*** Opening of Data to use ***

`config.mk`:
```
export PLATFORM = sky130hd
export DESIGN_NAME = interrupt_controller
export DESIGN_NICKNAME = d
export VERILOG_FILES = /design/src/rtl/interrupt_controller_pkg.sv /design/src/rtl/interrupt_controller_irq_sync_edge.sv /design/src/rtl/interrupt_controller.sv
export SDC_FILE = /design/constraint.sdc
export NUM_CORES = 1
export LEC_CHECK = 0
export CAP_MARGIN = 20
export CORE_ASPECT_RATIO = 0.5
export CORE_MARGIN = 1
export CORE_UTILIZATION = 49
export CTS_CLUSTER_DIAMETER = 40
export DETAILED_ROUTE_END_ITERATION = 8
export GPL_TIMING_DRIVEN = 0
export PLACE_DENSITY_LB_ADDON = 0.15
export SYNTH_ARGS = -nofsm -noshare
export SYNTH_HDL_FRONTEND = slang
export SYNTH_SLANG_ARGS = --single-unit
```
`constraint.sdc`:
```
create_clock -name clk -period 1.9 [get_ports clk]
set_input_delay 0.475 -clock clk [delete_from_list [all_inputs] [get_ports clk]]
set_output_delay 0.475 -clock clk [all_outputs]
set_load 0.05 [all_outputs]
```
`src/rtl/interrupt_controller_pkg.sv`:
```
// Shared definitions for the interrupt controller: FSM state encoding and default line count.
package interrupt_controller_pkg;

    typedef enum logic [1:0] {
        IC_IDLE = 2'd0,
        IC_REQ  = 2'd1,
        IC_SVC  = 2'd2
    } ic_state_t;

    localparam int unsigned IC_N_IRQ = 8;

endpackage

```
`src/rtl/interrupt_controller_irq_sync_edge.sv`:
```
// Two-flop synchroniser for one raw interrupt line plus a one-cycle rising-edge pulse.
module irq_sync_edge (
    input  logic clk,
    input  logic reset,
    input  logic i_irq,
    output logic o_level,
    output logic o_rise
);

    logic r_s1;
    logic r_s2;
    logic r_s2_d;

    always_ff @(posedge clk or negedge reset) begin
        if (!reset) begin
            r_s1   <= 1'b0;
            r_s2   <= 1'b0;
            r_s2_d <= 1'b0;
        end else begin
            r_s1   <= i_irq;
            r_s2   <= r_s1;
            r_s2_d <= r_s2;
        end
    end

    assign o_level = r_s2;
    assign o_rise  = r_s2 & ~r_s2_d;

endmodule

```
`src/rtl/interrupt_controller.sv`:
```
// Latches, masks and prioritises interrupt lines, then runs one req/ack handshake
// and holds the CPU in service until end-of-interrupt.
module interrupt_controller
    import interrupt_controller_pkg::*;
#(
    parameter int unsigned             N_IRQ     = IC_N_IRQ,
    parameter int unsigned             IDX_W     = $clog2(N_IRQ),
    parameter int unsigned             ADDR_W    = 10,
    parameter logic [ADDR_W-1:0]       VEC_BASE  = 10'h3F0,
    parameter logic [N_IRQ-1:0]        EDGE_MASK = 8'hFF,
    parameter logic [N_IRQ-1:0]        MASK_RST  = 8'hFF,
    parameter int unsigned             PRIO_MODE = 0
) (
    input  logic              clk,
    input  logic              reset,
    input  logic [N_IRQ-1:0]  irq_in,
    input  logic              mask_we,
    input  logic [N_IRQ-1:0]  mask_wdata,
    output logic [N_IRQ-1:0]  mask_q,
    output logic [N_IRQ-1:0]  pending_q,
    output logic              int_req,
    input  logic              int_ack,
    output logic [IDX_W-1:0]  int_idx,
    output logic [ADDR_W-1:0] int_addr,
    output logic              in_service,
    input  logic              eoi
);

    ic_state_t          r_state;
    ic_state_t          w_next;
    logic [N_IRQ-1:0]   w_level;
    logic [N_IRQ-1:0]   w_rise;
    logic [N_IRQ-1:0]   r_pend;
    logic [N_IRQ-1:0]   w_clr;
    logic [N_IRQ-1:0]   w_pending;
    logic [N_IRQ-1:0]   w_elig;
    logic [N_IRQ-1:0]   r_mask;
    logic [IDX_W-1:0]   r_idx;
    logic [IDX_W-1:0]   r_ptr;
    logic [IDX_W-1:0]   w_start;
    logic [IDX_W-1:0]   w_win;
    logic [ADDR_W-1:0]  r_addr;
    logic               w_take;
    logic               w_ack;

    // Circular search from start; iterating from the farthest offset down lets the nearest eligible line win.
    function automatic logic [IDX_W-1:0] prio_pick(input logic [N_IRQ-1:0] elig,
                                                   input logic [IDX_W-1:0] start);
        int unsigned      pos;
        logic [IDX_W-1:0] p;
        prio_pick = '0;
        for (int unsigned k = 0; k < N_IRQ; k++) begin
            pos = (32'(start) + (N_IRQ - 1 - k)) % N_IRQ;
            p   = IDX_W'(pos);
            if (elig[p]) prio_pick = p;
        end
    endfunction

    for (genvar g = 0; g < N_IRQ; g++) begin : g_sync
        irq_sync_edge u_sync (
            .clk     (clk),
            .reset   (reset),
            .i_irq   (irq_in[g]),
            .o_level (w_level[g]),
            .o_rise  (w_rise[g])
        );
    end

    assign w_pending = (r_pend & EDGE_MASK) | (w_level & ~EDGE_MASK);
    assign w_elig    = w_pending & r_mask;
    assign w_start   = (PRIO_MODE == 1) ? r_ptr : '0;
    assign w_win     = prio_pick(w_elig, w_start);
    assign w_take    = (r_state == IC_IDLE) && (w_elig != '0);
    assign w_ack     = (r_state == IC_REQ) && int_ack;

    always_comb begin
        w_clr = '0;
        if (w_ack) w_clr[r_idx] = 1'b1;
    end

    // A rise in the same cycle as the ack re-arms the line: set has priority over clear.
    always_ff @(posedge clk or negedge reset) begin
        if (!reset) begin
            r_pend <= '0;
        end else begin
            r_pend <= (w_rise | (r_pend & ~w_clr)) & EDGE_MASK;
        end
    end

    always_ff @(posedge clk or negedge reset) begin
        if (!reset) begin
            r_state <= IC_IDLE;
        end else begin
            r_state <= w_next;
        end
    end

    always_comb begin
        w_next = r_state;
        unique case (r_state)
            IC_IDLE: if (w_elig != '0) w_next = IC_REQ;
            IC_REQ:  if (int_ack)      w_next = IC_SVC;
            IC_SVC:  if (eoi)          w_next = IC_IDLE;
            default:                   w_next = IC_IDLE;
        endcase
    end

    always_comb begin
        int_req    = (r_state == IC_REQ);
        in_service = (r_state == IC_SVC);
    end

    always_ff @(posedge clk or negedge reset) begin
        if (!reset) begin
            r_idx  <= '0;
            r_addr <= '0;
            r_ptr  <= '0;
            r_mask <= MASK_RST;
        end else begin
            if (w_take) begin
                r_idx  <= w_win;
                r_addr <= VEC_BASE + ADDR_W'(w_win);
            end
            if (w_ack && (PRIO_MODE == 1)) begin
                r_ptr <= IDX_W'((32'(r_idx) + 1) % N_IRQ);
            end
            if (mask_we) begin
                r_mask <= mask_wdata;
            end
        end
    end

    assign mask_q    = r_mask;
    assign pending_q = w_pending;
    assign int_idx   = r_idx;
    assign int_addr  = r_addr;

endmodule
```
==> summary.txt <==
Flow run
  • Max Cap Viol: 0

Routing
  • Drt wl/cell: 13.20 µm
  • Iteration-0 DRC count of the detailed router: 75
  • DR DRC count: 4
  • DR vias: approximately 1100
  • Vias per cell: approximately 5
  • DRT antenna net count: 0
  • 1st-pass router iterations: 8
  • Final WL: around 3000 µm

STA
  • Clk_skew: 0.005734 ns
  • RSZ-0062 raised after global routing: no
  • Max-slew violations: 0
  • Fin. Hold Viols: 0
  • Fmax: roughly 0.54 GHz
  • Final cycle utilization of the critical path: 0.9794
  • # setup viols final: 0
  • Tmin final: 1.861 ns

Synth
  • Yosys warning count: 0
  • Adder-cell share of the synthesized area: 0
  • Register bit total from synthesis: 46
  • Avg Inst Size Synth: 13.14 µm²
  • Simple-Gate Fraction of Synth Area: 0.06372
  • Cell taking the most area after synthesis: dfrtp_1
  • Post-synth cell types: 26
  • Compound-Gate Fraction of Synth Area: 0.1184
  • Share of the synthesized area in the top cell type: 0.5697
  • Post-synthesis mux area share: 0.05397
  • XOR/XNOR Fraction of Synth Area: 0
  • Post-Syn Instances: 127
  • Synth area leaders: dfrtp_1, dfstp_2, mux2_2
  • Largest family of logic cells by synthesized area: compound AO/OA/AOI/OAI gates
  • Register area share after synthesis: 0.6957
  • Synthesized area: roughly 0.0017 mm²
  • Net count after synthesis: 148

Place
  • GP Congestion: roughly 0.76
  • Count of port buffers added during placement: 49
  • Placed wire-length estimate: 2201 µm
  • Dpl cells: 217

Floorplan
  • Die height: 43.27 µm
  • Core area: 0.003118 mm²
  • Die W: between 80 and 90 µm
  • Rows: 14
  • Starting Density: 0.5353
  • Num ports: 52
  • Die area: 0.003658 mm²

Critical path
  • Crit path buf inv count: 1
  • CP Capture Type: output port
  • Slowest CP cell: dfstp_2
  • CP Launch Type: register
  • Crit-path max FO: 4
  • Delay-heaviest family, CP: flip-flops
  • CP cell instances: dlygate4sd2_1
  • Crit path required time: 1.42 ns
  • Arrival time worst endpoint: 1.39 ns
  • Crit path largest cell delay: 0.56 ns
  • Critical path class: register to output port

Global routing
  • GRT Max-Usage Layer: met2
  • Remaining global-route overflow: 0
  • Vias in the first global route: 1035
  • Largest net degree at the start of global routing: 39
  • Routing usage on met3: 0.06809
  • Initial antenna violation count: 0
  • All-Layer GR Usage: 0.1901
  • Met2 Use GR: 0.3057
  • First-pass GRT wire length: 4988 µm
  • Met1 Usage GRT: 0.2490

Pwr
  • PwrDens: approximately 1400 mW/mm²
  • Total chip power: 3.226 mW
  • Worst VDD drop: around 700 µV
  • LEAKAGE: 1.007 nW

CTS
  • # H-tree levels: 2
  • Clock Sinks: 46
  • Max Root-Sink Buffers: 2
  • TritonCTS clock tree: built
  • Skew-Pair Late Insertion Delay: 0.29 ns
  • Total CTS buffers: 5
  • Root Driver: clkbuf_8
  • Clk slew on worst S/H paths: 0.09 ns
  • Hold-fix buffers at CTS: 0

Cells and area
  • Highest-count cells in the layout ignoring fill and taps: dfrtp_1, clkdlybuf4s50_1, dlygate4sd2_1
  • Synth-to-layout area growth: 38.98%
  • Finished Layout Cells: 225
  • Layout cells sized above 1: 0.2324
  • Most common cell after layout, fill and taps aside: dfrtp_1
  • NumNets Final: 205
  • Core Util, Final: 0.7440
  • Inserted Diodes: 0

Status
  • Failing checks: DRC
  • Status: finished with violations

Min path
  • Hold Crit Class: input pin to asynchronous set/reset pin
## cell usage after synthesis
| cell | n |
|---|---|
| a211oi_1 | 1 |
| a21oi_1 | 4 |
| a22oi_1 | 3 |
| a22oi_2 | 1 |
| a31oi_1 | 1 |
| a32o_1 | 2 |
| and2b_1 | 1 |
| buf_2 | 1 |
| buf_4 | 9 |
| conb_1 | 1 |
| dfrtp_1 | 38 |
| dfstp_2 | 8 |
| inv_1 | 10 |
| mux2_2 | 8 |
| nand2_1 | 9 |
| nand2b_1 | 4 |
| nand3_1 | 2 |
| nand3b_1 | 1 |
| nand4_1 | 1 |
| nor2_1 | 2 |
| o21ai_0 | 14 |
| o21ai_1 | 2 |
| o2bb2ai_1 | 1 |
| o31ai_1 | 1 |
| o31ai_2 | 1 |
| or2_4 | 1 |
## per-stage QoR
step	setup slack [ns]	hold slack, ns	setup TNS, ns	instance area [µm²]
6_report	0.03905	0.02043	0	2320
5_1_grt	0.002014	0.02428	0	2320
4_1_cts	0.009499	0.02107	0	2306
3_5_place_dp	0.003370	0.3355	0	2225
3_3_place_gp	-0.7486	0.3316	-30.95	2210
2_1_floorplan	0.4157	0.1794	0	1669
## worst paths after layout
check                                       from                       end  slack [ns]  cells after the start
max in group asynchronous                  reset                 mask_q[2]        1.36                      2
setup reg to reg                      r_state[1]              pending_q[1]        0.51                      4
setup / recovery                       mask_q[2]                 mask_q[2]        0.04                      1
min in group clk           g_sync[6].u_sync.r_s1  g_sync[6].u_sync.o_level        0.35                      0
hold reg to reg            g_sync[6].u_sync.r_s1  g_sync[6].u_sync.o_level        0.35                      0
hold / removal                             reset               int_addr[8]        0.02                      1
## cells by family (layout without fill, tap and decap cells)
kind of cell	count (synthesis)	in the layout
buffers and inverters	20	78
muxes	8	8
AOI/OAI and AO/OA	31	31
and+or+nand+nor	21	21
DFF	46	46
other	1	1
## final cells by class
cell class,count,area [µm²]
plain buffers,10,72.57
multi-input cells,61,397.9
fillers,222,798.3
clock buffers,5,68.82
clock inverters,3,43.79
inverters,10,37.54
repair buffers,50,488.0
well taps,40,50.05
flip-flops and latches,46,1161
## report_power, final
group,internal (mW),total (mW),switching [mW]
clock network,0.394,0.711,0.317
logic,0.389,1.20,0.815
registers,1.14,1.31,0.173
total,1.92,3.23,1.30
## sequential cells by signal, summed over array words and instances, names as in the netlist
register               flops
mask_q                     8
g_sync.u_sync.o_level      8
int_idx                    2
int_addr                   2
pending_q                  8
g_sync.u_sync.r_s1         8
r_state                    2
g_sync.u_sync.r_s2_d       8
## timing repair
item	4_1_cts	5_1_grt
gates cloned	0	0
gates resized for setup	37	11
endpoints found under the hold margin	0	0
setup buffers	0	0
endpoints found under the setup margin	30	11
## layer usage
metal,routed length (µm),vias up
met5,0,-
met4,13,0
met3,196,2
met2,1379,36
met1,1380,546
li1,-,541
Power figures use the tool's default switching activity.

*** Close of Data to use ***

Exactly how many lines in the data above hold "tree"? State that number only.

Output
2